Article #114 How can Project Owners in the Public Sector Have a Quick Solution to Monitor, Evaluate and Report their Projects’ Portfolio Performance?

More than ever, public sector project owners like municipalities and ministries for public works, health, interior, education, water and electricity, housing, and defense who have projects spread across different geographical locations within their country have the requirement to manage, monitor, evaluate and report their projects’ performance and status to senior executives within their ministries as well as country leadership. Therefore, and more than ever, those public sector entities are now setting their Project Management Offices (PMO) business units to become responsible for achieving this requirement. The PMO setup will entail formalizing the implementation of project management best practices, automating project management processes, and enabling the project team to run the PMO. This will eventually improve those organizations’ project delivery and enable them to have real-time monitoring, evaluation, and reporting of their projects’ portfolio performance.
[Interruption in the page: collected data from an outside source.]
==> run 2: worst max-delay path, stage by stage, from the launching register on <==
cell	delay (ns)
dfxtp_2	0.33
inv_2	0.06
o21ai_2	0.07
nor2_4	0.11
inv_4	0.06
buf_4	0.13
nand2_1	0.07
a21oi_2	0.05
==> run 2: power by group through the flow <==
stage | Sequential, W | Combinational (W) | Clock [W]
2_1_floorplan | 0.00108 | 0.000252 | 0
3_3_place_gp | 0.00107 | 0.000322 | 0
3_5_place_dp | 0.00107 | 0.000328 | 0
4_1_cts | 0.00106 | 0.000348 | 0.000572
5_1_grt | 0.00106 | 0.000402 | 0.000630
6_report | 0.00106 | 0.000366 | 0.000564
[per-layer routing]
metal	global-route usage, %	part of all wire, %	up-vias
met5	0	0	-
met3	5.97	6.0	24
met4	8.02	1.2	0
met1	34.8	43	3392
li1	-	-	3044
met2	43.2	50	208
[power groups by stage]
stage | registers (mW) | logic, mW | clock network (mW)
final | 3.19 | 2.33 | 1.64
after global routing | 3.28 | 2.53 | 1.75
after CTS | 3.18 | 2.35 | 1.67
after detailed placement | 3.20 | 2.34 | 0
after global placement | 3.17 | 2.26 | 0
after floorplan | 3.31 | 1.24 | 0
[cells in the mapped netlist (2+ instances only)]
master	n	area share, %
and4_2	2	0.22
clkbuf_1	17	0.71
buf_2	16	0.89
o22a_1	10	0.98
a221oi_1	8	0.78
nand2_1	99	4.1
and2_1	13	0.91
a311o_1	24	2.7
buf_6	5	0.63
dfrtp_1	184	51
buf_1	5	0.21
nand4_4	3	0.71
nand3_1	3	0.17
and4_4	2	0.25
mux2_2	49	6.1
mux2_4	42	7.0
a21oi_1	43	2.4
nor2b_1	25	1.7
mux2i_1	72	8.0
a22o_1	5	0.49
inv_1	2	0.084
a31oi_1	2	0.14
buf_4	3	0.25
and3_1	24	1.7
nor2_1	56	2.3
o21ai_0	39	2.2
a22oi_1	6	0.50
### src/hdl/afpm_pkg.sv
// Purpose: constants for the alternate-function pin mux
// Assumes: port config nibbles of four bits per pin
// Notes:   nibble codes are plain defaults, adjust to the port block
package afpm_pkg;
  // pin configuration nibble codes
  localparam logic [3:0] AFPM_CFG_ANALOG   = 4'h0;
  localparam logic [3:0] AFPM_CFG_OUT_PP   = 4'h1;
  localparam logic [3:0] AFPM_CFG_OUT_OD   = 4'h5;
  localparam logic [3:0] AFPM_CFG_ALT_PP   = 4'h9;
  localparam logic [3:0] AFPM_CFG_ALT_OD   = 4'hd;
  // nibble positions within the config words
  localparam int AFPM_NIB_PA2 = 8;   // low word [11:8]
  localparam int AFPM_NIB_PA3 = 12;  // low word [15:12]
  localparam int AFPM_NIB_PA4 = 0;   // high word [3:0]
  localparam int AFPM_NIB_PA5 = 4;   // high word [7:4]
  localparam int AFPM_NIB_PA6 = 8;   // high word [11:8]
  localparam int AFPM_NIB_PB1 = 4;   // port b low word [7:4]
  // pin index of each line within the pin vectors
  localparam int AFPM_PIN_A2 = 0;
  localparam int AFPM_PIN_A3 = 1;
  localparam int AFPM_PIN_A4 = 2;
  localparam int AFPM_PIN_A5 = 3;
  localparam int AFPM_PIN_A6 = 4;
  localparam int AFPM_PIN_B1 = 5;
  // timer b remap bit positions
  localparam int AFPM_REMAP_CH1 = 4;
  localparam int AFPM_REMAP_CH2 = 5;
  localparam int AFPM_REMAP_CH4 = 7;
  // capture/compare enable bit positions (channel n at 4*(n-1))
  localparam int AFPM_CCE_CH1 = 0;
  localparam int AFPM_CCE_CH2 = 4;
  localparam int AFPM_CCE_CH3 = 8;
  localparam int AFPM_CCE_CH4 = 12;
  // serial controller mode codes
  localparam logic [1:0] AFPM_MODE_OFF  = 2'h0;
  localparam logic [1:0] AFPM_MODE_UART = 2'h1;
  localparam logic [1:0] AFPM_MODE_SPI  = 2'h2;
  localparam logic [1:0] AFPM_MODE_TWI  = 2'h3;
  localparam int AFPM_SPI_MASTER_BIT = 4;
  // pin drive sources, not used by the mux
  typedef enum logic [2:0] {
    AFPM_SRC_GPIO, AFPM_SRC_SPI, AFPM_SRC_TWI, AFPM_SRC_UART,
    AFPM_SRC_TIMER, AFPM_SRC_TRACE, AFPM_SRC_PKT
  } afpm_src_t;
endpackage : afpm_pkg
## src/rtl/mode_loader_pkg.sv

```systemverilog
package mode_loader_pkg;

	localparam logic [31:0] MODE_VECTOR_ADDR  = 32'h000FFFF8;
	localparam logic [31:0] RESET_VECTOR_ADDR = 32'h000FFFFC;
	localparam int          MODE_BYTE_MSB     = 31;
	localparam int          MODE_BYTE_LSB     = 24;
	localparam logic [7:0]  MODE_BYTE_RESET   = 8'h00;
	localparam logic [7:0]  MODE_BYTE_EXPECT  = 8'h07;
	localparam logic [2:0]  STRAP_INT_ROM     = 3'h0;
	localparam int          STRAP_COUNT       = 4;
	localparam int          STRAP_AREA_MSB    = 2;
	localparam int          STRAP_FIXED_BIT   = 3;
	// Only strobe 3 set: a lone byte write on the mode byte lane
	localparam logic [3:0]  STRB_MODE_LANE    = 4'h8;

	// APB register offsets
	localparam logic [11:0] OFS_MODE   = 12'h000;
	localparam logic [11:0] OFS_STATUS = 12'h004;
	localparam logic [11:0] OFS_RVEC   = 12'h008;

	// Status register field positions
	localparam int ST_DONE     = 0;
	localparam int ST_EXT_AREA = 1;
	localparam int ST_BAD_STRAP = 2;
	localparam int ST_BAD_MODE = 3;
	localparam int ST_STRAP_LSB = 4;

	// Transfer sizes on the emulator write path
	localparam logic [1:0] SIZE_BYTE = 2'h0;
	localparam logic [1:0] SIZE_HALF = 2'h1;
	localparam logic [1:0] SIZE_WORD = 2'h2;

	typedef enum logic [1:0] {
		ST_IDLE   = 2'b00,
		ST_MREQ   = 2'b01,
		ST_RREQ   = 2'b11,
		ST_RUN    = 2'b10
	} boot_state_e;

	typedef struct packed {
		logic        req;
		logic        ext_area;
		logic [31:0] addr;
	} fetch_req_s;

	typedef struct packed {
		logic        valid;
		logic [31:0] data;
	} fetch_rsp_s;

endpackage : mode_loader_pkg

```

## src/rtl/strap_capture.sv

```systemverilog
`timescale 1ns/100ps
module strap_capture #(
	parameter int WIDTH = 4
) (
	input  wire logic             pclk,
	input  wire logic             presetn,
	input  wire logic             hold,
	input  wire logic [WIDTH-1:0] pins,
	output logic      [WIDTH-1:0] value
);
	if (WIDTH < 1) begin : g_bad_width
		$error("strap_capture: WIDTH must be positive");
	end

	// Follows the pins until hold rises; constant under async reset
	always_ff @(posedge pclk or negedge presetn) begin
		if (!presetn)
			value <= '0;
		else if (!hold)
			value <= pins;
	end

endmodule : strap_capture

```

## src/rtl/reset_mode_vector_loader.sv

```systemverilog
`timescale 1ns/100ps
module reset_mode_vector_loader (
	input  wire logic                        pclk,
	input  wire logic                        presetn,
	input  wire logic                        boot_strap_bit0,
	input  wire logic                        boot_strap_bit1,
	input  wire logic                        boot_strap_bit2,
	input  wire logic                        boot_strap_bit3,
	input  wire logic                        emulator_mode,
	output mode_loader_pkg::fetch_req_s      fetch_req,
	input  wire mode_loader_pkg::fetch_rsp_s fetch_rsp,
	output logic [7:0]                       operating_mode,
	output logic                             cpu_start,
	output logic [31:0]                      reset_vector,
	input  wire logic                        psel,
	input  wire logic                        penable,
	input  wire logic                        pwrite,
	input  wire logic [11:0]                 paddr,
	input  wire logic [31:0]                 pwdata,
	input  wire logic [3:0]                  pstrb,
	output logic [31:0]                      prdata,
	output logic                             pready,
	output logic                             pslverr
);
	mode_loader_pkg::boot_state_e state_reg, state_next;
	mode_loader_pkg::fetch_req_s  req_reg, req_next;
	logic [7:0]  mode_reg, mode_next;
	logic [31:0] rvec_reg, rvec_next;
	logic        start_reg, start_next;
	logic [31:0] prdata_reg, prdata_next;
	logic        pready_reg, pready_next;
	logic        pslverr_reg, pslverr_next;
	logic [31:0] status_word;
	logic [mode_loader_pkg::STRAP_COUNT-1:0] straps;

	// The mode byte must be one byte and sit at the top of the bus word
	if ((mode_loader_pkg::MODE_BYTE_MSB - mode_loader_pkg::MODE_BYTE_LSB + 1
	     != $bits(mode_reg))
	    || (mode_loader_pkg::MODE_BYTE_MSB != $bits(prdata) - 1))
	begin : g_bad_lane
		$error("mode byte slice does not match the register");
	end
	if (mode_loader_pkg::ST_STRAP_LSB + mode_loader_pkg::STRAP_COUNT
	    > $bits(status_word)) begin : g_bad_status
		$error("strap field does not fit the status word");
	end

	// Pin order follows the strap numbering, bit 0 lowest
	wire logic [mode_loader_pkg::STRAP_COUNT-1:0] strap_pins = {
		boot_strap_bit3, boot_strap_bit2, boot_strap_bit1, boot_strap_bit0};

	// Straps track the pins while idle, frozen once the fetch begins
	strap_capture #(
		.WIDTH (mode_loader_pkg::STRAP_COUNT)
	) u_strap (
		.pclk    (pclk),
		.presetn (presetn),
		.hold    (state_reg != mode_loader_pkg::ST_IDLE),
		.pins    (strap_pins),
		.value   (straps)
	);

	// The first request is built from the live pins: the captured copy
	// is only loaded on that same edge and would still hold its reset value
	wire logic pin_ext_area =
		strap_pins[mode_loader_pkg::STRAP_AREA_MSB:0]
		!= mode_loader_pkg::STRAP_INT_ROM;
	wire logic ext_area =
		straps[mode_loader_pkg::STRAP_AREA_MSB:0]
		!= mode_loader_pkg::STRAP_INT_ROM;
	// Forbidden straps are only flagged; the fetch still goes ahead
	wire logic bad_strap =
		ext_area | straps[mode_loader_pkg::STRAP_FIXED_BIT];
	wire logic bad_mode  = mode_reg != mode_loader_pkg::MODE_BYTE_EXPECT;
	wire logic [7:0] fetched_byte =
		fetch_rsp.data[mode_loader_pkg::MODE_BYTE_MSB:
		               mode_loader_pkg::MODE_BYTE_LSB];

	// APB decode
	wire logic access   = psel & penable & pready_reg;
	wire logic setup    = psel & !penable;
	wire logic hit_mode = paddr == mode_loader_pkg::OFS_MODE;
	wire logic hit_stat = paddr == mode_loader_pkg::OFS_STATUS;
	wire logic hit_rvec = paddr == mode_loader_pkg::OFS_RVEC;
	wire logic hit_any  = hit_mode | hit_stat | hit_rvec;
	// Byte lane of the mode byte in big-endian order is strobe 3
	wire logic byte_xfer = pstrb == mode_loader_pkg::STRB_MODE_LANE;
	// Wider writes are dropped silently, with no error response
	wire logic mode_wr = access & pwrite & hit_mode & emulator_mode
	                     & byte_xfer;

	// Read data is chosen in the setup cycle so it stands registered
	// in the access cycle
	wire logic [31:0] mode_word =
		{mode_reg, {mode_loader_pkg::MODE_BYTE_LSB{1'b0}}};
	wire logic [31:0] read_word =
		hit_mode ? mode_word :
		hit_stat ? status_word :
		hit_rvec ? rvec_reg : '0;

	// Status fields sit at fixed positions, the rest reads as zero
	always_comb begin
		status_word = '0;
		status_word[mode_loader_pkg::ST_DONE]      = start_reg;
		status_word[mode_loader_pkg::ST_EXT_AREA]  = ext_area;
		status_word[mode_loader_pkg::ST_BAD_STRAP] = bad_strap;
		status_word[mode_loader_pkg::ST_BAD_MODE]  = bad_mode;
		status_word[mode_loader_pkg::ST_STRAP_LSB +:
		            mode_loader_pkg::STRAP_COUNT] = straps;
	end

	always_comb begin
		state_next = state_reg;
		req_next   = req_reg;
		mode_next  = mode_reg;
		rvec_next  = rvec_reg;
		unique case (state_reg)
			mode_loader_pkg::ST_IDLE: begin
				req_next.req      = 1'b1;
				req_next.ext_area = pin_ext_area;
				req_next.addr     = mode_loader_pkg::MODE_VECTOR_ADDR;
				state_next        = mode_loader_pkg::ST_MREQ;
			end
			mode_loader_pkg::ST_MREQ: begin
				if (fetch_rsp.valid) begin
					mode_next     = fetched_byte;
					req_next.addr = mode_loader_pkg::RESET_VECTOR_ADDR;
					state_next    = mode_loader_pkg::ST_RREQ;
				end
			end
			mode_loader_pkg::ST_RREQ: begin
				if (fetch_rsp.valid) begin
					rvec_next    = fetch_rsp.data;
					req_next.req = 1'b0;
					state_next   = mode_loader_pkg::ST_RUN;
				end
			end
			mode_loader_pkg::ST_RUN: begin
				if (mode_wr)
					mode_next = pwdata[mode_loader_pkg::MODE_BYTE_MSB:
					                   mode_loader_pkg::MODE_BYTE_LSB];
			end
		endcase
	end

	// Execution may start only once both vectors are in
	assign start_next = state_next == mode_loader_pkg::ST_RUN;

	// Zero-wait slave: pready rises in the first access cycle
	always_comb begin
		prdata_next  = prdata_reg;
		pslverr_next = 1'b0;
		pready_next  = setup;
		if (setup) begin
			prdata_next  = pwrite ? '0 : read_word;
			pslverr_next = !hit_any;
		end
	end

	// Every reset source funnels into presetn, so each one restarts the fetch
	always_ff @(posedge pclk or negedge presetn) begin
		if (!presetn) begin
			state_reg <= mode_loader_pkg::ST_IDLE;
			req_reg   <= '0;
		end else begin
			state_reg <= state_next;
			req_reg   <= req_next;
		end
	end

	// Holds 00h until the fetch lands, never a stale mode
	always_ff @(posedge pclk or negedge presetn) begin
		if (!presetn)
			mode_reg <= mode_loader_pkg::MODE_BYTE_RESET;
		else
			mode_reg <= mode_next;
	end

	always_ff @(posedge pclk or negedge presetn) begin
		if (!presetn)
			rvec_reg <= '0;
		else
			rvec_reg <= rvec_next;
	end

	always_ff @(posedge pclk or negedge presetn) begin
		if (!presetn)
			start_reg <= 1'b0;
		else
			start_reg <= start_next;
	end

	// Registered bus outputs cost the one access cycle
	always_ff @(posedge pclk or negedge presetn) begin
		if (!presetn) begin
			prdata_reg  <= '0;
			pready_reg  <= 1'b0;
			pslverr_reg <= 1'b0;
		end else begin
			prdata_reg  <= prdata_next;
			pready_reg  <= pready_next;
			pslverr_reg <= pslverr_next;
		end
	end

	assign fetch_req      = req_reg;
	assign operating_mode = mode_reg;
	assign cpu_start      = start_reg;
	assign reset_vector   = rvec_reg;
	assign prdata         = prdata_reg;
	assign pready         = pready_reg;
	assign pslverr        = pslverr_reg;

endmodule : reset_mode_vector_loader

```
Nevertheless, the time needed to define the PMO requirements and then procure and award the services to design and launch the PMO, as well as enable their resources to run the PMO, might take a time that is longer than what those organizations can afford not having a solution to monitor, evaluate and report their current projects’ performance and status. Therefore, they might need to consider a solution that can provide trustworthy, auditable, and meaningful information on their projects’ performance as well as the issues that could impact their projects’ success. They would need a solution that can be implemented in a considerably short time and can be easily used by their current project management team to report the much-needed projects’ performance.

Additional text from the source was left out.